Running inference and evaluating downscaled output for CanESM5 SSP585

Use NVIDIA Earth2Studio—an open-source Python package for running AI weather and climate models—for inference. It features a CorrDiff wrapper and a CMIP6 dataset that downloads from ESGF servers robotically. The package is well extensible with custom sources and wrappers. 

Running downscaling for CanESM5 SSP585 is easy: 

import torch
import numpy as np
import xarray as xr
from earth2studio.models.dx import CorrDiffCMIP6
from earth2studio.data import CMIP6MultiRealm, CMIP6, fetch_data

# Load model
device = torch.device("cuda" if torch.cuda.is_available() else "cpu")
model = CorrDiffCMIP6.load_model(
    CorrDiffCMIP6.load_default_package(), 
    output_lead_times=np.array([np.timedelta64(-12, "h"), np.timedelta64(-6, "h")])
)
model.seed = 1 # Set seed for reproducibility
model.number_of_samples = 1 # Modify variety of samples if needed
model = model.to(device)
# Construct CMIP6 multi-realm data source, about 60 Gbs of information shall be fetched
cmip6_kwargs = dict(experiment_id="ssp585", source_id="CanESM5", variant_label="r1i1p2f1", exact_time_match=True)
data = CMIP6MultiRealm([CMIP6(table_id=t, **cmip6_kwargs) for t in ("day", "Eday", "SIday")])
x, coords = fetch_data(
    source=data,
    time=np.array([np.datetime64("2037-09-06T12:00")]), # CMIP day by day data provided at 12:00 UTC
    lead_time=model.input_coords()["lead_time"],
    variable=model.input_coords()["variable"],
    device=device,
)
# Run model forward pass
out, out_coords = model(x, coords)
da = xr.DataArray(data=out.cpu().numpy(), coords=out_coords, dims=list(out_coords.keys()))

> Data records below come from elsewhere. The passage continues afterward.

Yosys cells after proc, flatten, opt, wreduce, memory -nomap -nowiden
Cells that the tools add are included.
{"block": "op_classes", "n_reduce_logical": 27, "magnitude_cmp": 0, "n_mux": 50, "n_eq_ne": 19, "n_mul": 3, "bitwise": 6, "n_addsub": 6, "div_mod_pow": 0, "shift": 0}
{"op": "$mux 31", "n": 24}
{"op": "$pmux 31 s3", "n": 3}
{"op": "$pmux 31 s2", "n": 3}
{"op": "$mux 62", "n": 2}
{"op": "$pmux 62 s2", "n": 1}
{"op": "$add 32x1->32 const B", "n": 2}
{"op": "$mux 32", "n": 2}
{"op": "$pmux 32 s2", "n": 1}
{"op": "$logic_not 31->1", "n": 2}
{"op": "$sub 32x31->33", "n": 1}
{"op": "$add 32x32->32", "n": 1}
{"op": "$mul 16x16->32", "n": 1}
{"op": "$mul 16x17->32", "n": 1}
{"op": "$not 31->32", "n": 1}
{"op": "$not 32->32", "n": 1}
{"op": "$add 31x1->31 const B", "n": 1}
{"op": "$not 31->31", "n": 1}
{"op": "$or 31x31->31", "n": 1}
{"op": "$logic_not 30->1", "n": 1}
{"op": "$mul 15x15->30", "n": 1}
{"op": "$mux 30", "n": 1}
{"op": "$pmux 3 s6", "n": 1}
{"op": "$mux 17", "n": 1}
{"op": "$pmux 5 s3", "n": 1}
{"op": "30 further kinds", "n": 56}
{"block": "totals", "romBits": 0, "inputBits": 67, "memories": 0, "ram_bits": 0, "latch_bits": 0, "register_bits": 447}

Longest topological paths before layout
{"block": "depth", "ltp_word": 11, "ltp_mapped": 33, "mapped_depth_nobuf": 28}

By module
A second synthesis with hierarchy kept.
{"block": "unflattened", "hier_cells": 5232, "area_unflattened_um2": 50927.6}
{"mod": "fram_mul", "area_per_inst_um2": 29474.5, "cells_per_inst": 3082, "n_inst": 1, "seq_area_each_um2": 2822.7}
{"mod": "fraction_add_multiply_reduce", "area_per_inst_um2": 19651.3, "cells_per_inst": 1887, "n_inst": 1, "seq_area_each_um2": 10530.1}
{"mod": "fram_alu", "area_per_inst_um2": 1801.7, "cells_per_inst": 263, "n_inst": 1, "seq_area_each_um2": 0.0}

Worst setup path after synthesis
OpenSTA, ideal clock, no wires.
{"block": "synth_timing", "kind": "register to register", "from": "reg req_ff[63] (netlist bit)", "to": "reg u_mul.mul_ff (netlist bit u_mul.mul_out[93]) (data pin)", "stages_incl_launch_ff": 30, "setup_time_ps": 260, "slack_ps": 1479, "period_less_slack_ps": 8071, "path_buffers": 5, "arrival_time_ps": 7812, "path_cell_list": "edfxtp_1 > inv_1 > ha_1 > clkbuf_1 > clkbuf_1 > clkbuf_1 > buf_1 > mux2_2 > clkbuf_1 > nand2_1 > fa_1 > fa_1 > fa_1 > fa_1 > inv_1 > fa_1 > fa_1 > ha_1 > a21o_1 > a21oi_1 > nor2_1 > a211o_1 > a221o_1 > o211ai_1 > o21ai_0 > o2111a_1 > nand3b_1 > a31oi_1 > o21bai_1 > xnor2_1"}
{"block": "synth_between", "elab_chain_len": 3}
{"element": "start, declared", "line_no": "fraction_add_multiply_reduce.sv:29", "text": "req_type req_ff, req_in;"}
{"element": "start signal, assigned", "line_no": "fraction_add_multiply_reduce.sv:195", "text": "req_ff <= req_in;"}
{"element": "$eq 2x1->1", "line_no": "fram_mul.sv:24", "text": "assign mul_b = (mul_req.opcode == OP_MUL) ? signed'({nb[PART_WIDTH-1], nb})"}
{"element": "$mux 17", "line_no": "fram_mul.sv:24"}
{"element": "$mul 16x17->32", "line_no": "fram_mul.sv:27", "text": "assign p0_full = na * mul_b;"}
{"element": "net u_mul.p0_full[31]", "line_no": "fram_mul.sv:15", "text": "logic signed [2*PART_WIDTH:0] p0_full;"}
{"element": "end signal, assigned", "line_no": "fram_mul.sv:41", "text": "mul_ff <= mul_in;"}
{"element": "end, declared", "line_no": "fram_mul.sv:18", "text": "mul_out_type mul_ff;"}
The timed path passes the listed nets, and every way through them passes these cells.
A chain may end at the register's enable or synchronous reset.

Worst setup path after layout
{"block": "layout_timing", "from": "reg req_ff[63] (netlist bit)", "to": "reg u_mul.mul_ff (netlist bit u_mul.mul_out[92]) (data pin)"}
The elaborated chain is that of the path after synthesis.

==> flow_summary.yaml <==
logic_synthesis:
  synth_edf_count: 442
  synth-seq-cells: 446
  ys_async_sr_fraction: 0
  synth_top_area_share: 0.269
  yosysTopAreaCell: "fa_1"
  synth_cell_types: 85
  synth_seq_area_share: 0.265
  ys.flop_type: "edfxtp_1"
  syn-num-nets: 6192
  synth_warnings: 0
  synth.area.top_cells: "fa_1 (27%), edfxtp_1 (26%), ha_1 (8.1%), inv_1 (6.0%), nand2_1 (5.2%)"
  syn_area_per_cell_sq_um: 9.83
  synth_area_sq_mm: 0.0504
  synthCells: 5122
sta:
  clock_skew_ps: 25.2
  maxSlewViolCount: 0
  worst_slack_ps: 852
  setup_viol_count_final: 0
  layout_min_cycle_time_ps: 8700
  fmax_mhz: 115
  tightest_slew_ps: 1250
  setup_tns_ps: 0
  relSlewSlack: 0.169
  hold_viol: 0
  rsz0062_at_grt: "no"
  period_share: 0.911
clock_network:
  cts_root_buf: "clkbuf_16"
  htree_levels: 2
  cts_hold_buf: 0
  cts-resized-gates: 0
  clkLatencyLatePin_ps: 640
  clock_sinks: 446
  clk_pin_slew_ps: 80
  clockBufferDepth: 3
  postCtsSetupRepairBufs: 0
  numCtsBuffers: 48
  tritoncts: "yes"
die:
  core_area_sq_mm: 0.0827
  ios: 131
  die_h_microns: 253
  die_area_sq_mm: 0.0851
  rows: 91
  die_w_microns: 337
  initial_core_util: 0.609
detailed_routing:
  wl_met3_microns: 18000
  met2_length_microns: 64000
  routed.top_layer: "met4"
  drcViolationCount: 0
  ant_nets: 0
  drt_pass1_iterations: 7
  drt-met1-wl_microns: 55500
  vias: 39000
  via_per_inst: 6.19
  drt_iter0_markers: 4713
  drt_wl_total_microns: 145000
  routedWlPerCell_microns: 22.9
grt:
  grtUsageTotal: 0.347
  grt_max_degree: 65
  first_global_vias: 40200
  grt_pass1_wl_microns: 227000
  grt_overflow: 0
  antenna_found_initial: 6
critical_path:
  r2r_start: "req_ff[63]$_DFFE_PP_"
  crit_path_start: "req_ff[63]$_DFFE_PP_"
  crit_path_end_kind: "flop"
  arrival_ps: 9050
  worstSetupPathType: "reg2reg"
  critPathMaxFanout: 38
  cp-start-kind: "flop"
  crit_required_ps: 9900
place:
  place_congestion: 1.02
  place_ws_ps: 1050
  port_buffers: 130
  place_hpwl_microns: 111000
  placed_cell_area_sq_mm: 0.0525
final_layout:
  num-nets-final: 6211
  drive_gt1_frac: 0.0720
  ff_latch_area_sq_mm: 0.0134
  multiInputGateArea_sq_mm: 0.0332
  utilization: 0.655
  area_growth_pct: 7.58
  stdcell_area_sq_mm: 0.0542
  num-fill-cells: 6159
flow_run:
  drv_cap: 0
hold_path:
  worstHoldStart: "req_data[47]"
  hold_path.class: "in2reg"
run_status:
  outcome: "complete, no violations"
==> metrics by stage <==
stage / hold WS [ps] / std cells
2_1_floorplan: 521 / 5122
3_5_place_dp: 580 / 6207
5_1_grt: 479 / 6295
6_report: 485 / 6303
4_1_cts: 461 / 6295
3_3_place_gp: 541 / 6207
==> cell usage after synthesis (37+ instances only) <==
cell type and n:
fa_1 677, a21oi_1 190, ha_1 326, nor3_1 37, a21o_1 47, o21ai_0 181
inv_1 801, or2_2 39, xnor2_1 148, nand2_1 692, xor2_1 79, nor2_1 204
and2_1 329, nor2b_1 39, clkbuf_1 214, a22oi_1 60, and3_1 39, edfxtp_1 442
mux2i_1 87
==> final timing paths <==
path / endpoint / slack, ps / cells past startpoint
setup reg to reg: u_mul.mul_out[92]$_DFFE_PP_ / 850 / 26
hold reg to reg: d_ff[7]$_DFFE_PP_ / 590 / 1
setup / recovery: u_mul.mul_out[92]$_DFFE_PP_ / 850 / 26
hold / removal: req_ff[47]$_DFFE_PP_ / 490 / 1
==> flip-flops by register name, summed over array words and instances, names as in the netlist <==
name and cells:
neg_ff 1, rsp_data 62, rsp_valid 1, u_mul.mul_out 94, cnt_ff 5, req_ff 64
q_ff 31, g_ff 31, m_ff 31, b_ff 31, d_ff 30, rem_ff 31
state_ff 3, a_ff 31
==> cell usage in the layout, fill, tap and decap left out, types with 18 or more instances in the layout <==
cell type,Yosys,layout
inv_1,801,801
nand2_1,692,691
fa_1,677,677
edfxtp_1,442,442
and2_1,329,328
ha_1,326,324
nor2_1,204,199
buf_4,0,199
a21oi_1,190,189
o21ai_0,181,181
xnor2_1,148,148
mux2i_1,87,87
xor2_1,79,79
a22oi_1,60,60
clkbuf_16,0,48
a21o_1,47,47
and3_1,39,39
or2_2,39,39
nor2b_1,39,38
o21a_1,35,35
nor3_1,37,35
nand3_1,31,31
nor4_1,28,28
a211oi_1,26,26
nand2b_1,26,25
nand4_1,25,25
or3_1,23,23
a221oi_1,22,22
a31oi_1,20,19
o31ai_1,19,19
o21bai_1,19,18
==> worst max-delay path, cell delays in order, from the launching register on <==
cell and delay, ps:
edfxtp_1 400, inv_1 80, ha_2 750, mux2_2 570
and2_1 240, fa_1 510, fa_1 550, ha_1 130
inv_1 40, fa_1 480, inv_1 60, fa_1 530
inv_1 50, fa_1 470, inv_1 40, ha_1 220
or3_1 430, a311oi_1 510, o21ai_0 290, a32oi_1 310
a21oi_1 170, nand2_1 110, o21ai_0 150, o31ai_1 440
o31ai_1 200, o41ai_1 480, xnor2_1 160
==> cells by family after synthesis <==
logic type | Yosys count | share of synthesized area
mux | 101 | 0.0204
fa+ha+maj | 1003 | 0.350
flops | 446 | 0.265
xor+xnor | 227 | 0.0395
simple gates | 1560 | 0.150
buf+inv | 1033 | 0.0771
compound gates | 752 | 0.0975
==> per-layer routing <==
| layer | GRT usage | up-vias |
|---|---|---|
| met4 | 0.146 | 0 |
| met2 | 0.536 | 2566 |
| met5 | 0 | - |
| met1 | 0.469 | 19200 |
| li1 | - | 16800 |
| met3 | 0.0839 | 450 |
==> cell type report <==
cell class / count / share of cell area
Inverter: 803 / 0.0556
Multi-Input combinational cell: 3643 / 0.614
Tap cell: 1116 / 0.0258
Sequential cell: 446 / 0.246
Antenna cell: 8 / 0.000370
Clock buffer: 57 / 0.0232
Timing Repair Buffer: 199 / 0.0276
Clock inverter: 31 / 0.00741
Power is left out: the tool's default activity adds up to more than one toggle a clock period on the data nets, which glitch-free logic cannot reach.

This code loads the CorrDiff model and the CMIP6 datasets (atmosphere and sea ice realms), configures the experiment and variant IDs, and runs the downscaling workflow for the desired timestamps. Results are returned as xarray DataArray.

To learn more about Earth2Studio, join for the online course Applying AI Weather Models with NVIDIA Earth-2 from the NVIDIA Deep Learning Institute. 

An image showing10-meter wind speed for 09-03-2037An image showing10-meter wind speed for 09-03-2037
Figure 1. 10 m wind speed on Sept. 3, 2037 (SSP585). The coarse input (left) misses local detail, while AI downscaling to hourly resolution (right) reveals two tropical cyclones

Figure 1 shows the model’s capabilities on a single timestamp. The left panel shows raw CMIP6 10 m wind speed at ~2.8° resolution. The proper panel shows CorrDiff output at ~0.25° resolution, revealing a hurricane within the Caribbean and a typhoon within the Pacific—neither is resolved within the coarse input. 

CorrDiff recovers these systems by detecting subtle large-scale fingerprints that correlate with cyclone presence. While ERA5 has known limitations for tropical cyclones, this result shows how fine-scale signals will be extracted from coarse climate model output. 

You may also evaluate the model quantitatively. For the 2010 test set, outputs are downscaled 4 times day by day (00, 06, 12, 18 UTC), averaged into day by day means, and compared against bilinearly interpolated CMIP6 as a baseline. Table 2 summarizes results for near-surface air temperature (T2m) and 10m wind components (U10m, V10m). 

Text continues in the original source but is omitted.